• What to work on:
Within the listing below, the lines to output run from the one containing "and the checker" through the one containing "localparam logic [2:0] KIND_FULL"; copy them exactly and nothing else.

• Records shown:
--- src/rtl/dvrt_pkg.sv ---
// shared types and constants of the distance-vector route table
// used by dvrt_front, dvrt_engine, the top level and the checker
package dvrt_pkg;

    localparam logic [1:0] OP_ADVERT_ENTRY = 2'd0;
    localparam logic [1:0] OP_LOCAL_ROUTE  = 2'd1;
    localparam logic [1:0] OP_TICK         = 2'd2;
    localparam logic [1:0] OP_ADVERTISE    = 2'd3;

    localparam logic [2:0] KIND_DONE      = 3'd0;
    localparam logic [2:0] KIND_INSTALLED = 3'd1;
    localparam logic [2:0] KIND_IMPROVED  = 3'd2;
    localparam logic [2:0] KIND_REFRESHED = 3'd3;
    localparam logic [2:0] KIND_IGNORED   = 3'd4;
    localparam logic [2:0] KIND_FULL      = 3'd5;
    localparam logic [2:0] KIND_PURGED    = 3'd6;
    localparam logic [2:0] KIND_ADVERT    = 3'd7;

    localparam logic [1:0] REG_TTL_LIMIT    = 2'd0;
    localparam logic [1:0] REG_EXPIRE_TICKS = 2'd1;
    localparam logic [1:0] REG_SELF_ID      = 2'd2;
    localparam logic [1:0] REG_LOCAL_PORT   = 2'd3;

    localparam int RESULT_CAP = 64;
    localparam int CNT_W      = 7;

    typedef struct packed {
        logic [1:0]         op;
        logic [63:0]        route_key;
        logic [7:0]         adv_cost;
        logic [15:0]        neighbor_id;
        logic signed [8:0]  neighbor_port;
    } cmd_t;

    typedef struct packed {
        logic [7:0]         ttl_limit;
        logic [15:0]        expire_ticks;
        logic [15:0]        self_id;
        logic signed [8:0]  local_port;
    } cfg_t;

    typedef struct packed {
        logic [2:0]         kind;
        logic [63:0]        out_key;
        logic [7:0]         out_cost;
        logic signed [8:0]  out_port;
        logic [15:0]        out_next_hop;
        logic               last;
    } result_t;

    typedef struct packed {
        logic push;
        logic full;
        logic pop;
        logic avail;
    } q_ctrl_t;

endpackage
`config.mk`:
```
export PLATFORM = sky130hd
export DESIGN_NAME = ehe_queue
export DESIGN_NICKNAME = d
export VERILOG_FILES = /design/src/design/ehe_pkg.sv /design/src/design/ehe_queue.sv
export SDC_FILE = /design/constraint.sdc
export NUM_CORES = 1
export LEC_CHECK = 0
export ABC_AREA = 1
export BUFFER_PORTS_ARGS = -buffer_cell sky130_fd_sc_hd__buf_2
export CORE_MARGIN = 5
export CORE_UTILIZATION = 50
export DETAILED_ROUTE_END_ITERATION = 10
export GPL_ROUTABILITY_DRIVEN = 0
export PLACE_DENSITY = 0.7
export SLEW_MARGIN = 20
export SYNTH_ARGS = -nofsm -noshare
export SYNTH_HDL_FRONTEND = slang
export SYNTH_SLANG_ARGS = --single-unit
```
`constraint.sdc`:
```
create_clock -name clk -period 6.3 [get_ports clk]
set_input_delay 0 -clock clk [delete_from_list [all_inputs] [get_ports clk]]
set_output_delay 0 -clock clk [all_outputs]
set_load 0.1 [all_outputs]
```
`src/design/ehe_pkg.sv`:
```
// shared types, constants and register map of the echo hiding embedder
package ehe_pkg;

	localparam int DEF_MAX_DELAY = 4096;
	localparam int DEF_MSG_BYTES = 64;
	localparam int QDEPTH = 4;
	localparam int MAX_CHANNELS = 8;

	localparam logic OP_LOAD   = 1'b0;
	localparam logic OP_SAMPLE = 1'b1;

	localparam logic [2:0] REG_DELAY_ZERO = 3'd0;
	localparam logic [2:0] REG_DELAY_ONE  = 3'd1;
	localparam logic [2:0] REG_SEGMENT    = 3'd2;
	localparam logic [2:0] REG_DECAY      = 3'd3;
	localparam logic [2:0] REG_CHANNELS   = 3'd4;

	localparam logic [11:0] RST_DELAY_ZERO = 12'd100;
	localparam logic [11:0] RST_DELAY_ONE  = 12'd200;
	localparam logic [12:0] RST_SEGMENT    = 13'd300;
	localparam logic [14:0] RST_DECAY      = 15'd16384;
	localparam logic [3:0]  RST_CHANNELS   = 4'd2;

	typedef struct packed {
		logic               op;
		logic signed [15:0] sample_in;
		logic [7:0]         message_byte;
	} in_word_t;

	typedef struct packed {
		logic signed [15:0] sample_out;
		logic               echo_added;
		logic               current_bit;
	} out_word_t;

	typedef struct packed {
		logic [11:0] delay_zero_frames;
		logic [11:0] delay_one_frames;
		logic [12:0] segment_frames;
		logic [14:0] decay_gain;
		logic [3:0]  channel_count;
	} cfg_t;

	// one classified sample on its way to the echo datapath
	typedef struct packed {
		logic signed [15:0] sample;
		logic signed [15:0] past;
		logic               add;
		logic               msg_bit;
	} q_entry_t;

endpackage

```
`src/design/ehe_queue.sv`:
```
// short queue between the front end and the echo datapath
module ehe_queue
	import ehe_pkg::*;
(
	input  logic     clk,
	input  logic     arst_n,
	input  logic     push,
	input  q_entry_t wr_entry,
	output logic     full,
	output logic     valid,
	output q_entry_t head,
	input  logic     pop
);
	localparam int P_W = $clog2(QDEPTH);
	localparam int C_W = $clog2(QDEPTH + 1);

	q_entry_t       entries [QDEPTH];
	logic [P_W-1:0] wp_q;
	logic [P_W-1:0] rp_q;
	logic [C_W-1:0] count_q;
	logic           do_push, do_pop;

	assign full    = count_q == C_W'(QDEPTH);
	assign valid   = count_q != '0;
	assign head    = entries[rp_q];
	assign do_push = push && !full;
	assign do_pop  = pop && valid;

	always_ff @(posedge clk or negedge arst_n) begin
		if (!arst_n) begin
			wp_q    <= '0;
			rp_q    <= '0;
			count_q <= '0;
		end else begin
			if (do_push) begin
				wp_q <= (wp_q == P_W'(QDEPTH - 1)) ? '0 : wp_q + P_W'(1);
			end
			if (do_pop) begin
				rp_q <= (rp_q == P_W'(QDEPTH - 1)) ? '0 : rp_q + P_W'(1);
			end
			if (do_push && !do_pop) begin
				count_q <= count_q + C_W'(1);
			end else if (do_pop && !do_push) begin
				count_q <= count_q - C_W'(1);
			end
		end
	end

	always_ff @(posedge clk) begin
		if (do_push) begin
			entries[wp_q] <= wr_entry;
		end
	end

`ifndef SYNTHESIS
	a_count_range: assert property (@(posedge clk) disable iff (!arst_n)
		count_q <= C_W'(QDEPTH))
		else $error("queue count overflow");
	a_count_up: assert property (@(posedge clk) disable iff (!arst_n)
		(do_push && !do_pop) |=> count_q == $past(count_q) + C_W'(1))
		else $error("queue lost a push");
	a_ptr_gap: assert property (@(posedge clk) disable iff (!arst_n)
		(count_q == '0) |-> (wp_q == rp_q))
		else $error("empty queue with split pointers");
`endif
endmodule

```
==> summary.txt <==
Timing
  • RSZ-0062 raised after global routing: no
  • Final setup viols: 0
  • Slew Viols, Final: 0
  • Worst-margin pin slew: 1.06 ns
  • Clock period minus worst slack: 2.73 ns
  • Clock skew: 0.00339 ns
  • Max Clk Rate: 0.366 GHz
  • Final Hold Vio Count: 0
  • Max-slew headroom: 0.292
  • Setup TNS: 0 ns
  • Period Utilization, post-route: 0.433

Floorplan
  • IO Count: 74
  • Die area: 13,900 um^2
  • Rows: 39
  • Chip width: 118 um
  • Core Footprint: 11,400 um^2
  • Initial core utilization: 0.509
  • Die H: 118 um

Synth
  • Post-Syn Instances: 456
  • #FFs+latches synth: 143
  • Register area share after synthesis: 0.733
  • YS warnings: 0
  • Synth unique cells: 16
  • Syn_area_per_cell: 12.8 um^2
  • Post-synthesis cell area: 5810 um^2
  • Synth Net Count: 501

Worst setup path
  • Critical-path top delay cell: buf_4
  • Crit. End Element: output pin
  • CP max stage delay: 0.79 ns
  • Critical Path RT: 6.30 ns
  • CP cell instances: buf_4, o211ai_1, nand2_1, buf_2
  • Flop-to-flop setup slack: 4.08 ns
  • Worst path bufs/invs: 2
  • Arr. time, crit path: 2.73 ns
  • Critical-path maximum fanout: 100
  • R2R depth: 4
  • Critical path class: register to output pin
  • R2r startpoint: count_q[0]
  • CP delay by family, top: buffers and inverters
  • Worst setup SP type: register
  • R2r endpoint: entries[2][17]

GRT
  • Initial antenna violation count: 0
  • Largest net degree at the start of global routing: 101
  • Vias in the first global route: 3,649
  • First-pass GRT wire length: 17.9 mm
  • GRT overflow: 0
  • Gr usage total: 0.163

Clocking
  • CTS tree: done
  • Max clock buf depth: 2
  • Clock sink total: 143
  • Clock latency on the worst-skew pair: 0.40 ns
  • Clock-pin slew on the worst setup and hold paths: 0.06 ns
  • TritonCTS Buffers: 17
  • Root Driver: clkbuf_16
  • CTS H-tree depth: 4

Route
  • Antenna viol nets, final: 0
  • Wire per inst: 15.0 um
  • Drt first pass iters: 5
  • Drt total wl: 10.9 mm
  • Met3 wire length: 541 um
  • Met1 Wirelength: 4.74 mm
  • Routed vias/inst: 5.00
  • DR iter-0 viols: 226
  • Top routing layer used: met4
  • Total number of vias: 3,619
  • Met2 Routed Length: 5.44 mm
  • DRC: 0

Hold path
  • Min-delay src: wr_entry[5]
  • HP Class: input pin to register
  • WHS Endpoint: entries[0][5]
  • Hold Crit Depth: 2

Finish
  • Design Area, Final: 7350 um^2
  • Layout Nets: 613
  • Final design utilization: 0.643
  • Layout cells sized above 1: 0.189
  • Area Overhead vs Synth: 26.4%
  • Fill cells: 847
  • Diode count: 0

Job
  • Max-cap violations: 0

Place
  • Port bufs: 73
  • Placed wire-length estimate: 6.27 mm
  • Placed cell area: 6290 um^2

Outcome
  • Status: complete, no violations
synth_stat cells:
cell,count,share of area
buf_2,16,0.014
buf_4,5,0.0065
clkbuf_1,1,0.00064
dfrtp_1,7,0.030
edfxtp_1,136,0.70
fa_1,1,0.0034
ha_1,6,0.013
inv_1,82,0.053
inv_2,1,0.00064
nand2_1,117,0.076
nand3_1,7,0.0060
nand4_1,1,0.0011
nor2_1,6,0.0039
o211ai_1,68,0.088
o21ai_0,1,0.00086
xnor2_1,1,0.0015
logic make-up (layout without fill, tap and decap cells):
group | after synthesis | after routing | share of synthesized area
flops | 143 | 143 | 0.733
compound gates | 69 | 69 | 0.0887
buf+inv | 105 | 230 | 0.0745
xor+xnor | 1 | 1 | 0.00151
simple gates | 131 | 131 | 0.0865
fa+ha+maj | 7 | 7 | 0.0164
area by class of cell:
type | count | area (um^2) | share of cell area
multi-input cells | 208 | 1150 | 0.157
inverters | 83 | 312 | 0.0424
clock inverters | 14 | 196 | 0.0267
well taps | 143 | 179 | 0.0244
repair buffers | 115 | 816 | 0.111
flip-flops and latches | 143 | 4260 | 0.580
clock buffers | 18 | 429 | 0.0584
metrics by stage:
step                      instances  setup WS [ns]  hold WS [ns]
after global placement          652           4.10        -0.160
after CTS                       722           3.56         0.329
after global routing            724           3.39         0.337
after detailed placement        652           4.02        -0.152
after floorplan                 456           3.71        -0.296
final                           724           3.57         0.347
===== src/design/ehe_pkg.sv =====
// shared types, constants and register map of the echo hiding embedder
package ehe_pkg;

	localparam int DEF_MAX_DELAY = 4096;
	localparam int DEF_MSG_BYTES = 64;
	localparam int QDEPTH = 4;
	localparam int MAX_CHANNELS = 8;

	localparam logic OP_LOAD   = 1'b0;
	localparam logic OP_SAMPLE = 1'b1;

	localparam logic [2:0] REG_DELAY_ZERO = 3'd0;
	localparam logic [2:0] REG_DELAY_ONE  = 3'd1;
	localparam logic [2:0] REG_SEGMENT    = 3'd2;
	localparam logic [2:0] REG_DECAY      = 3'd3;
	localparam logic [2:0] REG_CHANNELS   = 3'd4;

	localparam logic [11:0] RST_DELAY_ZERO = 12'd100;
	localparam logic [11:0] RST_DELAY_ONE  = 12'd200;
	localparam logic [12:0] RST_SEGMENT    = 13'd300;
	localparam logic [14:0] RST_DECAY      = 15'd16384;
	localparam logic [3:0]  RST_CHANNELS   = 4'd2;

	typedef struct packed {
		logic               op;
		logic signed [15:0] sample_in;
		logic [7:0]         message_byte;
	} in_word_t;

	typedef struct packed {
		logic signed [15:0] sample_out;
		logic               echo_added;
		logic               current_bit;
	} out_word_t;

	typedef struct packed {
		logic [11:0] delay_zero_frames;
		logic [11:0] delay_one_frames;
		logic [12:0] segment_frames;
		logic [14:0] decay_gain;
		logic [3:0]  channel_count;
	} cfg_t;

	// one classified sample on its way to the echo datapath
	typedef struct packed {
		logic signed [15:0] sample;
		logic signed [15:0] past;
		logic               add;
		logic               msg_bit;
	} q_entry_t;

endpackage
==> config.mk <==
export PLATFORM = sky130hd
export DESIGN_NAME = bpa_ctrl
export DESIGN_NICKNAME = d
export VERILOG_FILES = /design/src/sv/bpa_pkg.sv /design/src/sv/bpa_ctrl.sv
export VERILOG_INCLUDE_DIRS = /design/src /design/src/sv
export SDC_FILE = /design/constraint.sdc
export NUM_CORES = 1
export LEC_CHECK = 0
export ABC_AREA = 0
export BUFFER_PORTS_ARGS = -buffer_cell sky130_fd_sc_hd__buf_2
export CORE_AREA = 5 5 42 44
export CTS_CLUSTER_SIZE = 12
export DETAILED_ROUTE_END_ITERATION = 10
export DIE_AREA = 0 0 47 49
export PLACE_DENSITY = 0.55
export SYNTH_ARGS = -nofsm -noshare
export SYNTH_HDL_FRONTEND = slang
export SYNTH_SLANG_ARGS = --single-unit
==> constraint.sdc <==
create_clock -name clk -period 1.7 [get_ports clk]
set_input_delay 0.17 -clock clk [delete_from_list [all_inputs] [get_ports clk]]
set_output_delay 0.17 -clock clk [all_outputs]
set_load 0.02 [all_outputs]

• Worked solution:
// used by dvrt_front, dvrt_engine, the top level and the checker
package dvrt_pkg;

    localparam logic [1:0] OP_ADVERT_ENTRY = 2'd0;
    localparam logic [1:0] OP_LOCAL_ROUTE  = 2'd1;
    localparam logic [1:0] OP_TICK         = 2'd2;
    localparam logic [1:0] OP_ADVERTISE    = 2'd3;

    localparam logic [2:0] KIND_DONE      = 3'd0;
    localparam logic [2:0] KIND_INSTALLED = 3'd1;
    localparam logic [2:0] KIND_IMPROVED  = 3'd2;
    localparam logic [2:0] KIND_REFRESHED = 3'd3;
    localparam logic [2:0] KIND_IGNORED   = 3'd4;
    localparam logic [2:0] KIND_FULL      = 3'd5;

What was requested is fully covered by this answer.